Photo induced force microscopy: chemical spectroscopy beyond the diffraction limit

Over the last decade remarkable advances have been made in creating spectroscopic tools to interrogate surface properties using electromagnetic radiation in the near field, achieving lateral resolutions in the nanometre range. We review recent work involving one of the most promising of these spectroscopic tools, photo induced force microscopy (PiFM), which uses mechanical detection of dipole-dipole interactions enabling nanometre resolved mapping of surface properties ranging from vibrational modes of adsorbates to plasmon resonances. We discuss the origin of contrast in PiFM images, its applications as a local probe of chemical species and for mapping local electric fields in areas as diverse as zeolite films and biometric recognition. In comparison with related techniques such as photothermal atomic force microscopy-based infrared (AFM-IR) and tip enhanced Raman spectroscopy (TERS) PiFM has many advantages but perhaps its most successful application is in combination with other surface characterisation methods which provide information averaged over much greater surface areas.
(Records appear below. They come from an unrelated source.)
[src/rtl/pwm_latch_accept.sv]
`timescale 1ns/1ps
module pwm_latch_accept #(
  parameter int NPWM = 8,
  parameter int SELW = $clog2(NPWM)
) (
  input  logic            clk,
  input  logic            rst_n,
  input  logic            src_in,
  input  logic [2:0]      qual_sel,
  input  logic            duty_act,
  input  logic            blank_act,
  input  logic            gen_trig,
  input  logic            ext_qual,
  input  logic [NPWM-1:0] pwm_outs,
  input  logic [SELW-1:0] pwm_sel,
  input  logic [2:0]      term_sel,
  input  logic            sw_term,
  input  logic            trig_a,
  input  logic            trig_b,
  input  logic            trig_c,
  input  logic            ext_term,
  input  logic [2:0]      tq_sel,
  input  logic            tq_ext,
  input  logic            eoc,
  input  logic            sync_dis,
  output logic            active
);

  logic src_d, sw_stg, pend;
  logic qual, tqual, tev;

  wire pwm_pick = pwm_outs[pwm_sel];
  wire fell     = src_d & ~src_in;

  always_comb begin
    case (qual_sel)
      3'd0:    qual = 1'b1;
      3'd1:    qual = duty_act;
      3'd2:    qual = blank_act;
      3'd3:    qual = gen_trig;
      3'd4:    qual = pwm_pick;
      3'd5:    qual = ext_qual;
      default: qual = 1'b0;
    endcase
  end

  always_comb begin
    case (tq_sel)
      3'd0:    tqual = 1'b1;
      3'd1:    tqual = duty_act;
      3'd2:    tqual = blank_act;
      3'd3:    tqual = gen_trig;
      3'd4:    tqual = pwm_pick;
      3'd5:    tqual = tq_ext;
      default: tqual = 1'b0;
    endcase
  end

  always_comb begin
    case (term_sel)
      3'd0:    tev = sw_stg;
      3'd1:    tev = trig_a;
      3'd2:    tev = trig_b;
      3'd3:    tev = trig_c;
      3'd4:    tev = fell;
      3'd5:    tev = pwm_pick;
      3'd6:    tev = ext_term;
      default: tev = 1'b0;
    endcase
  end

  wire set_c = src_in & qual;
  wire req   = tev & tqual;
  wire clr   = sync_dis ? req : (eoc & pend);

  always_ff @(posedge clk) begin
    if (!rst_n) begin
      src_d  <= 1'b0;
      sw_stg <= 1'b0;
      pend   <= 1'b0;
      active <= 1'b0;
    end else begin
      src_d  <= src_in;
      sw_stg <= sw_term;
      pend   <= ~sync_dis & ((pend & ~eoc) | req);
      active <= set_c | (active & ~clr);
    end
  end

endmodule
We discuss the most recent developments of PiFM technology which are leading to higher resolution images and are widening the range of environments in which the technique can be applied, and we consider how the field is likely to progress in the future.

Automated summary

This article reviews the remarkable advances made in the past decade in using spectroscopic tools to study surface properties. It focuses on the use of photo induced force microscopy (PiFM) as a promising tool, which enables nanometer-resolved mapping of surface properties. PiFM utilizes mechanical detection of dipole-dipole interactions to achieve high resolution imaging of surface properties, including vibrational modes of adsorbates and plasmon resonances. Compared to other related techniques, PiFM has many advantages, especially when combined with other surface characterization methods. The future of PiFM technology is likely to involve higher resolution imaging and wider application in different environments.